That’s definitely one of the main… It was the challenge too in Part 1 but especially in Part 2. Going in, we came back to Brendan’s story really where we had left it off in Part 1. His lawyers had taken his case out of the Wisconsin court system and into the Federal court system and filed a habeas petition, and they were just going to be waiting. There was a little bit of a question of, that’s not very cinematic, what’s going to happen there. That was certainly an open question of how are we going to capture that, but one of the things we did want to capture in Part 2 is the incredible amount of time that passes and how slow things are and how much waiting there is. We saw some potential in that storyline.

Moira:

Then from those early conversations with Kathleen that we had, she had told us that she was going to be filing what she was calling a post-conviction petition and that she was investigating the case and would put all of her new evidence in and file this petition, so we thought, well, that will be an arc. Whether that be the end of the first episode or the end of a second episode or, but we thought that would be what we were following with her, and we’d be trying to reach out to the other side, the Halbachs, spending time with the Averys and the Dasseys. Then unbeknownst to us at that time, but very quickly in the summer of 2016, we started in June, and by August 2016 there was a ruling in Brendan’s case, and suddenly his storyline started to eclipse Steven’s, because Kathleen’s just doing her investigation and major news is happening in Brendan’s story.

Moira:

That was part of how the season grew and kept growing.

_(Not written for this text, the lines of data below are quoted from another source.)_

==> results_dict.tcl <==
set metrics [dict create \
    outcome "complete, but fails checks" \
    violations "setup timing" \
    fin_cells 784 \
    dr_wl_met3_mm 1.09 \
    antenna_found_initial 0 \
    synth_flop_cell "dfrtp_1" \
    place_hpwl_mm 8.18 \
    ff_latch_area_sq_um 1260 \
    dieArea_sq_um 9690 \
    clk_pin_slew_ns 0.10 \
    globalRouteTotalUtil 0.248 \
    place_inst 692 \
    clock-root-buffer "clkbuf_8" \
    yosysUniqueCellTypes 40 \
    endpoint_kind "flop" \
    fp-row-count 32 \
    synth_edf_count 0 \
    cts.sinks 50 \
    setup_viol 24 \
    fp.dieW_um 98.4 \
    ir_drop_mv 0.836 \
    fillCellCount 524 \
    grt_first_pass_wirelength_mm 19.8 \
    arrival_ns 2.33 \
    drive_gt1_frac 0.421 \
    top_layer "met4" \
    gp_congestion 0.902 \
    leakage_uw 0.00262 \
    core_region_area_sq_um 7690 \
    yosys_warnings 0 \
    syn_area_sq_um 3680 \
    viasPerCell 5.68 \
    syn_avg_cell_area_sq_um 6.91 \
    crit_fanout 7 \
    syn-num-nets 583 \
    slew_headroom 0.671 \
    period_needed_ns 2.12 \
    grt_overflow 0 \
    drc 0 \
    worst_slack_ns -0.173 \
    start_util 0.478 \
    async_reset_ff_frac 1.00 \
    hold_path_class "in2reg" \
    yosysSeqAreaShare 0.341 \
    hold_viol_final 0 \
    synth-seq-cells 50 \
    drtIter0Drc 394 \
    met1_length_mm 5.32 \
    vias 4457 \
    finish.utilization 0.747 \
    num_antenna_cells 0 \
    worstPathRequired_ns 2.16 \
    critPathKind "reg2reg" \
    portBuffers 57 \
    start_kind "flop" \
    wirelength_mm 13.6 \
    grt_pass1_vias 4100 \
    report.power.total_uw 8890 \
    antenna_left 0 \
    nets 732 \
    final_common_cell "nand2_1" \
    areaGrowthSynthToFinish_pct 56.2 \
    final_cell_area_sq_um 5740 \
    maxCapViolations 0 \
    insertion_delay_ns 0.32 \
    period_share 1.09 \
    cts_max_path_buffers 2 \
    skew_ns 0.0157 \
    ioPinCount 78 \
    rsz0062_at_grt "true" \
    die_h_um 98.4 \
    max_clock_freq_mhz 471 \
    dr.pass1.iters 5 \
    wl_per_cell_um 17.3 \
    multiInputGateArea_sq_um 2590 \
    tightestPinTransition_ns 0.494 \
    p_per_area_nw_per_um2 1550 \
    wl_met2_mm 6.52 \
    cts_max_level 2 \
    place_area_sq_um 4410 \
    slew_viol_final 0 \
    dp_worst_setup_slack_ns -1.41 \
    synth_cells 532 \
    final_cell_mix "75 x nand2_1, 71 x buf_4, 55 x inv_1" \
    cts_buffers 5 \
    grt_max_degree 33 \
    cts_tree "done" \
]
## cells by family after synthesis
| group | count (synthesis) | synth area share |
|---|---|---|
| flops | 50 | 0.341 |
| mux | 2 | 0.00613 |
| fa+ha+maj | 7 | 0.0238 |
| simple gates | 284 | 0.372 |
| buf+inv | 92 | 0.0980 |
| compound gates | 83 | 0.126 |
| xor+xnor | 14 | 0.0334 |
===== src/rtl/scc_pkg.sv =====
package scc_pkg;
  typedef enum logic [1:0] {
    LS_INV = 2'd0,
    LS_SHD = 2'd1,
    LS_EXC = 2'd2
  } line_st_e;

  typedef enum logic [1:0] {
    BOP_NONE = 2'd0,
    BOP_READ = 2'd1,
    BOP_RFO  = 2'd2,
    BOP_WB   = 2'd3
  } bus_op_e;

  typedef enum logic [1:0] {
    C_IDLE,
    C_ARB,
    C_WB,
    C_FILL
  } ctl_st_e;
endpackage


===== src/rtl/scc_lines.sv =====
module scc_lines
  import scc_pkg::*;
#(
  parameter int IDX_W  = 3,
  parameter int TAG_W  = 9,
  parameter int DATA_W = 32
) (
  input  logic              clk_i,
  input  logic              rst_ni,
  input  logic [IDX_W-1:0]  a_idx_i,
  output line_st_e          a_st_o,
  output logic [TAG_W-1:0]  a_tag_o,
  output logic [DATA_W-1:0] a_data_o,
  input  logic [IDX_W-1:0]  b_idx_i,
  output line_st_e          b_st_o,
  output logic [TAG_W-1:0]  b_tag_o,
  output logic [DATA_W-1:0] b_data_o,
  input  logic              wr_en_i,
  input  logic [IDX_W-1:0]  wr_idx_i,
  input  logic [TAG_W-1:0]  wr_tag_i,
  input  line_st_e          wr_st_i,
  input  logic [DATA_W-1:0] wr_data_i,
  input  logic              st_en_i,
  input  logic [IDX_W-1:0]  st_idx_i,
  input  line_st_e          st_val_i
);
  localparam int LINES = 1 << IDX_W;

  line_st_e          st_q   [LINES];
  logic [TAG_W-1:0]  tag_q  [LINES];
  logic [DATA_W-1:0] data_q [LINES];

  always_ff @(posedge clk_i or negedge rst_ni) begin
    if (!rst_ni) begin
      for (int i = 0; i < LINES; i++) begin
        st_q[i]   <= LS_INV;
        tag_q[i]  <= '0;
        data_q[i] <= '0;
      end
    end else begin
      // snoop update first; a fill or write to the same line wins
      if (st_en_i) st_q[st_idx_i] <= st_val_i;
      if (wr_en_i) begin
        st_q[wr_idx_i]   <= wr_st_i;
        tag_q[wr_idx_i]  <= wr_tag_i;
        data_q[wr_idx_i] <= wr_data_i;
      end
    end
  end

  assign a_st_o   = st_q[a_idx_i];
  assign a_tag_o  = tag_q[a_idx_i];
  assign a_data_o = data_q[a_idx_i];
  assign b_st_o   = st_q[b_idx_i];
  assign b_tag_o  = tag_q[b_idx_i];
  assign b_data_o = data_q[b_idx_i];
endmodule
**src/rtl/intr_vec_pkg.sv**
```systemverilog
package intr_vec_pkg;
  typedef enum logic [1:0] {
    ST_IDLE = 2'd0,
    ST_ACK  = 2'd1,
    ST_SAVE = 2'd2,
    ST_JUMP = 2'd3
  } seq_state_t;
endpackage

```
**src/rtl/intr_pend_ctl.sv**
```systemverilog
// Holds the sampled-request flag and the enable flag; decides when a sequence starts.
module intr_pend_ctl (
  input  logic clk,
  input  logic rst,
  input  logic irq_req,
  input  logic instr_last,
  input  logic instr_first,
  input  logic ie_set,
  input  logic seq_idle,
  output logic start,
  output logic ie
);
  logic pend_q;
  logic ie_q;
  logic sample;

  assign sample = seq_idle & instr_last & irq_req & ie_q;
  assign start  = seq_idle & instr_first & pend_q;
  assign ie     = ie_q;

  always_ff @(posedge clk) begin
    if (rst) begin
      pend_q <= 1'b0;
    end else if (start) begin
      pend_q <= 1'b0;
    end else if (sample) begin
      pend_q <= 1'b1;
    end
  end

  // hardware clear on entry takes priority over the software set
  always_ff @(posedge clk) begin
    if (rst) begin
      ie_q <= 1'b0;
    end else if (start) begin
      ie_q <= 1'b0;
    end else if (ie_set) begin
      ie_q <= 1'b1;
    end
  end
endmodule

```
**src/rtl/intr_seq_fsm.sv**
```systemverilog
// Sequence state, vector capture and return-address capture. Exposes next-state values.
module intr_seq_fsm
  import intr_vec_pkg::*;
#(
  parameter int PC_W    = 32,
  parameter int DATA_W  = 8,
  parameter int VEC_LSB = 2,
  parameter int VEC_W   = 3,
  parameter int NBYTES  = PC_W / 8,
  parameter int BIDX_W  = (NBYTES > 1) ? $clog2(NBYTES) : 1
) (
  input  logic              clk,
  input  logic              rst,
  input  logic              start,
  input  logic [PC_W-1:0]   pc_cur,
  input  logic [DATA_W-1:0] data_bus,
  output logic              seq_idle,
  output seq_state_t        state_n,
  output logic [VEC_W-1:0]  vec_n,
  output logic [PC_W-1:0]   ret_n,
  output logic [BIDX_W-1:0] byte_n
);
  localparam logic [BIDX_W-1:0] LAST_BYTE = BIDX_W'(NBYTES - 1);

  seq_state_t        state_q;
  logic [VEC_W-1:0]  vec_q;
  logic [PC_W-1:0]   ret_q;
  logic [BIDX_W-1:0] byte_q;

  assign seq_idle = (state_q == ST_IDLE);

  always_comb begin
    state_n = state_q;
    vec_n   = vec_q;
    ret_n   = ret_q;
    byte_n  = byte_q;
    unique case (state_q)
      ST_IDLE: begin
        if (start) begin
          state_n = ST_ACK;
          ret_n   = pc_cur;
        end
      end
      ST_ACK: begin
        vec_n   = data_bus[VEC_LSB +: VEC_W];
        byte_n  = '0;
        state_n = ST_SAVE;
      end
      ST_SAVE: begin
        if (byte_q == LAST_BYTE) begin
          state_n = ST_JUMP;
        end else begin
          byte_n = byte_q + BIDX_W'(1);
        end
      end
      ST_JUMP: begin
        state_n = ST_IDLE;
      end
      default: state_n = ST_IDLE;
    endcase
  end

  always_ff @(posedge clk) begin
    if (rst) begin
      state_q <= ST_IDLE;
      vec_q   <= '0;
      ret_q   <= '0;
      byte_q  <= '0;
    end else begin
      state_q <= state_n;
      vec_q   <= vec_n;
      ret_q   <= ret_n;
      byte_q  <= byte_n;
    end
  end
endmodule

```
**src/rtl/intr_out_reg.sv**
```systemverilog
// Registers every output from the next-state values so outputs line up with the state.
module intr_out_reg
  import intr_vec_pkg::*;
#(
  parameter int PC_W       = 32,
  parameter int VEC_W      = 3,
  parameter int SLOT_SHIFT = 3,
  parameter int NBYTES     = PC_W / 8,
  parameter int BIDX_W     = (NBYTES > 1) ? $clog2(NBYTES) : 1
) (
  input  logic              clk,
  input  logic              rst,
  input  seq_state_t        state_n,
  input  logic [VEC_W-1:0]  vec_n,
  input  logic [PC_W-1:0]   ret_n,
  input  logic [BIDX_W-1:0] byte_n,
  output logic              irq_ack,
  output logic              stall,
  output logic              mem_we,
  output logic [PC_W-1:0]   mem_addr,
  output logic [7:0]        mem_wdata,
  output logic              pc_load,
  output logic [PC_W-1:0]   pc_load_val
);
  localparam logic [PC_W-1:0] JUMP_OFS = PC_W'(NBYTES);

  logic [7:0]      ret_bytes [NBYTES];
  logic [PC_W-1:0] slot_base;
  logic [PC_W-1:0] byte_ofs;
  logic            save_n;

  genvar g;
  generate
    for (g = 0; g < NBYTES; g++) begin : g_split
      assign ret_bytes[g] = ret_n[g*8 +: 8];
    end
  endgenerate

  assign slot_base = {{(PC_W-VEC_W){1'b0}}, vec_n} << SLOT_SHIFT;
  assign byte_ofs  = {{(PC_W-BIDX_W){1'b0}}, byte_n};
  assign save_n    = (state_n == ST_SAVE);

  always_ff @(posedge clk) begin
    if (rst) begin
      irq_ack     <= 1'b0;
      stall       <= 1'b0;
      mem_we      <= 1'b0;
      mem_addr    <= '0;
      mem_wdata   <= '0;
      pc_load     <= 1'b0;
      pc_load_val <= '0;
    end else begin
      irq_ack     <= (state_n == ST_ACK);
      stall       <= (state_n != ST_IDLE);
      mem_we      <= save_n;
      mem_addr    <= save_n ? (slot_base + byte_ofs) : '0;
      mem_wdata   <= save_n ? ret_bytes[byte_n] : 8'h00;
      pc_load     <= (state_n == ST_JUMP);
      pc_load_val <= (state_n == ST_JUMP) ? (slot_base + JUMP_OFS) : '0;
    end
  end
endmodule

```
**src/rtl/intr_vec_seq.sv**
```systemverilog
module intr_vec_seq
  import intr_vec_pkg::*;
#(
  parameter int PC_W       = 32,
  parameter int DATA_W     = 8,
  parameter int VEC_LSB    = 2,
  parameter int VEC_W      = 3,
  parameter int SLOT_SHIFT = 3
) (
  input  logic              clk,
  input  logic              rst,
  input  logic              irq_req,
  input  logic              instr_last,
  input  logic              instr_first,
  output logic              irq_ack,
  input  logic [DATA_W-1:0] data_bus,
  input  logic [PC_W-1:0]   pc_cur,
  output logic              pc_load,
  output logic [PC_W-1:0]   pc_load_val,
  input  logic              ie_set,
  output logic              ie,
  output logic              stall,
  output logic              mem_we,
  output logic [PC_W-1:0]   mem_addr,
  output logic [7:0]        mem_wdata
);
  localparam int NBYTES = PC_W / 8;
  localparam int BIDX_W = (NBYTES > 1) ? $clog2(NBYTES) : 1;

  logic              start;
  logic              seq_idle;
  seq_state_t        state_n;
  logic [VEC_W-1:0]  vec_n;
  logic [PC_W-1:0]   ret_n;
  logic [BIDX_W-1:0] byte_n;

  intr_pend_ctl u_pend (
    .clk        (clk),
    .rst        (rst),
    .irq_req    (irq_req),
    .instr_last (instr_last),
    .instr_first(instr_first),
    .ie_set     (ie_set),
    .seq_idle   (seq_idle),
    .start      (start),
    .ie         (ie)
  );

  intr_seq_fsm #(
    .PC_W   (PC_W),
    .DATA_W (DATA_W),
    .VEC_LSB(VEC_LSB),
    .VEC_W  (VEC_W),
    .NBYTES (NBYTES),
    .BIDX_W (BIDX_W)
  ) u_fsm (
    .clk     (clk),
    .rst     (rst),
    .start   (start),
    .pc_cur  (pc_cur),
    .data_bus(data_bus),
    .seq_idle(seq_idle),
    .state_n (state_n),
    .vec_n   (vec_n),
    .ret_n   (ret_n),
    .byte_n  (byte_n)
  );

  intr_out_reg #(
    .PC_W      (PC_W),
    .VEC_W     (VEC_W),
    .SLOT_SHIFT(SLOT_SHIFT),
    .NBYTES    (NBYTES),
    .BIDX_W    (BIDX_W)
  ) u_out (
    .clk        (clk),
    .rst        (rst),
    .state_n    (state_n),
    .vec_n      (vec_n),
    .ret_n      (ret_n),
    .byte_n     (byte_n),
    .irq_ack    (irq_ack),
    .stall      (stall),
    .mem_we     (mem_we),
    .mem_addr   (mem_addr),
    .mem_wdata  (mem_wdata),
    .pc_load    (pc_load),
    .pc_load_val(pc_load_val)
  );
endmodule

```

You asked earlier when did we know we had ten episodes, and probably not until the spring of ’18. It was four, and then it was five, and then it was six, and then it was seven, yeah.

Laura:

What we’re documenting here is the most active characters trying to win another day in court. Kathleen is trying to convince a circuit court judge that Steven is entitled to an evidentiary hearing or a new trial, if not to be released, and Laura and Steve are trying to get him, Brendan, a day in Federal court. None of that is guaranteed. I mean, Moira used the word “cinematic.”We were just uncertain all the time. We didn’t know how much our characters would be interacting with one another, how much their storylines would intersect, and we certainly had no idea how dynamic Brendan’s story would be, how dynamic his experiences would be.

Laura:

One of the challenges for us from the beginning has been, we refer to it as putting a face on the antagonist. At least in Season 1, there were court events and press conferences. It was really important to us to even if people in law enforcement wouldn’t sit down with us, Robert Hermann did briefly, would only allow us to talk about certain things, but anyway, we at least in Season 1 could include the point of view of the Halbachs or Ken Kratz because of the press conferences and the court dates. In Season 2 we had no idea if we’ll ever even get into court, if anyone will give a press conference.

Laura:

With Kathleen, part of the pitch, I’ll call it, to her was we really are interested in documenting your process. What does it look like for someone who’s advocating for someone serving life in prison to do what you do, to try to get them back into court or try to get them released outright. The thing about Federal courts too is we knew if there were any proceedings cameras would not be allowed in, so again we had to embrace our limitations and figure out what to do.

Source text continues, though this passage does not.